YOUR ASSIGNMENT >> After locating the line that contains "export SYNTH_HDL_FRONTEND = slang" in the following entries, reproduce it and each later line exactly, including the last.

DATA SUPPLIED >>
■ ■ ■ ■ ■ ■ ■

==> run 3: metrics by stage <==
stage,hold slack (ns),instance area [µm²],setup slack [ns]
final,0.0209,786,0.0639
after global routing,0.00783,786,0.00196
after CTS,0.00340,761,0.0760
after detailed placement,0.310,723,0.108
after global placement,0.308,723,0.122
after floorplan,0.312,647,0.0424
### src/rtl/sync_fifo_top.sv
// Single-clock FIFO with wrap-bit pointers and a registered read port.
// Define FIFO_ERR_FLAGS_EN to add sticky overflow/underflow outputs.
module sync_fifo_top #(
    parameter int DATA_WIDTH    = 4,
    parameter int ADDRESS_WIDTH = 4
) (
    input  logic                  clk,
    input  logic                  reset,
    input  logic                  write_en,
    input  logic                  read_en,
    input  logic [DATA_WIDTH-1:0] fifo_in,
    output logic [DATA_WIDTH-1:0] fifo_out,
    output logic                  full,
    output logic                  empty
`ifdef FIFO_ERR_FLAGS_EN
    ,
    output logic                  overflow,
    output logic                  underflow
`endif
);

    localparam int DEPTH = 1 << ADDRESS_WIDTH;
    localparam int PTR_W = ADDRESS_WIDTH + 1;
    localparam logic [PTR_W-1:0] PTR_ONE = {{ADDRESS_WIDTH{1'b0}}, 1'b1};

    logic [DATA_WIDTH-1:0] mem_r [DEPTH];
    logic [PTR_W-1:0]      wptr_r;
    logic [PTR_W-1:0]      rptr_r;
    logic [DATA_WIDTH-1:0] fifo_out_r;
    logic                  full_s;
    logic                  empty_s;
    logic                  wr_accept_s;
    logic                  rd_accept_s;

    // Flag decode from the registered pointers and acceptance qualification.
    always_comb begin
        empty_s     = (wptr_r == rptr_r);
        full_s      = (wptr_r[ADDRESS_WIDTH-1:0] == rptr_r[ADDRESS_WIDTH-1:0]) &&
                      (wptr_r[ADDRESS_WIDTH] != rptr_r[ADDRESS_WIDTH]);
        // A read frees a slot in the same edge, so a full FIFO can still take a write.
        wr_accept_s = write_en & (~full_s | read_en);
        rd_accept_s = read_en & ~empty_s;
    end

    // Storage array; deliberately not reset, pointers define validity.
    always_ff @(posedge clk) begin
        if (wr_accept_s && !reset) begin
            mem_r[wptr_r[ADDRESS_WIDTH-1:0]] <= fifo_in;
        end
    end

    // Pointer and read-data registers.
    always_ff @(posedge clk) begin
        if (reset) begin
            wptr_r     <= {PTR_W{1'b0}};
            rptr_r     <= {PTR_W{1'b0}};
            fifo_out_r <= {DATA_WIDTH{1'b0}};
        end else begin
            if (wr_accept_s) begin
                wptr_r <= wptr_r + PTR_ONE;
            end
            if (rd_accept_s) begin
                fifo_out_r <= mem_r[rptr_r[ADDRESS_WIDTH-1:0]];
                rptr_r     <= rptr_r + PTR_ONE;
            end
        end
    end

    assign fifo_out = fifo_out_r;
    assign full     = full_s;
    assign empty    = empty_s;

`ifdef FIFO_ERR_FLAGS_EN
    logic overflow_r;
    logic underflow_r;

    // Sticky error flags, cleared only by reset.
    always_ff @(posedge clk) begin
        if (reset) begin
            overflow_r  <= 1'b0;
            underflow_r <= 1'b0;
        end else begin
            if (write_en && full_s && !read_en) begin
                overflow_r <= 1'b1;
            end
            if (read_en && empty_s) begin
                underflow_r <= 1'b1;
            end
        end
    end

    assign overflow  = overflow_r;
    assign underflow = underflow_r;
`endif

endmodule

### config.mk
export PLATFORM = sky130hd
export DESIGN_NAME = sync_fifo_top
export DESIGN_NICKNAME = d
export VERILOG_FILES = /design/src/rtl/sync_fifo_top.sv
export SDC_FILE = /design/constraint.sdc
export NUM_CORES = 1
export LEC_CHECK = 0
export BUFFER_PORTS_ARGS = -buffer_cell sky130_fd_sc_hd__clkbuf_2
export CAP_MARGIN = 20
export CORE_ASPECT_RATIO = 1.25
export CORE_UTILIZATION = 50
export CTS_CLUSTER_SIZE = 30
export DETAILED_ROUTE_END_ITERATION = 10
export PLACE_DENSITY_LB_ADDON = 0.12
export SYNTH_ARGS = -nofsm -noshare
export SYNTH_HDL_FRONTEND = slang
export SYNTH_SLANG_ARGS = --single-unit
### constraint.sdc
create_clock -name clk -period 2.28 [get_ports clk]
set_clock_uncertainty 0.2 [all_clocks]
set_input_delay 0.456 -clock clk [delete_from_list [all_inputs] [get_ports clk]]
set_output_delay 0.456 -clock clk [all_outputs]
set_load 0.03 [all_outputs]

■ ■ ■ ■ ■ ■ ■

YOUR RESPONSE >>
export SYNTH_HDL_FRONTEND = slang
export SYNTH_SLANG_ARGS = --single-unit
### constraint.sdc
create_clock -name clk -period 2.28 [get_ports clk]
set_clock_uncertainty 0.2 [all_clocks]
set_input_delay 0.456 -clock clk [delete_from_list [all_inputs] [get_ports clk]]
set_output_delay 0.456 -clock clk [all_outputs]
set_load 0.03 [all_outputs]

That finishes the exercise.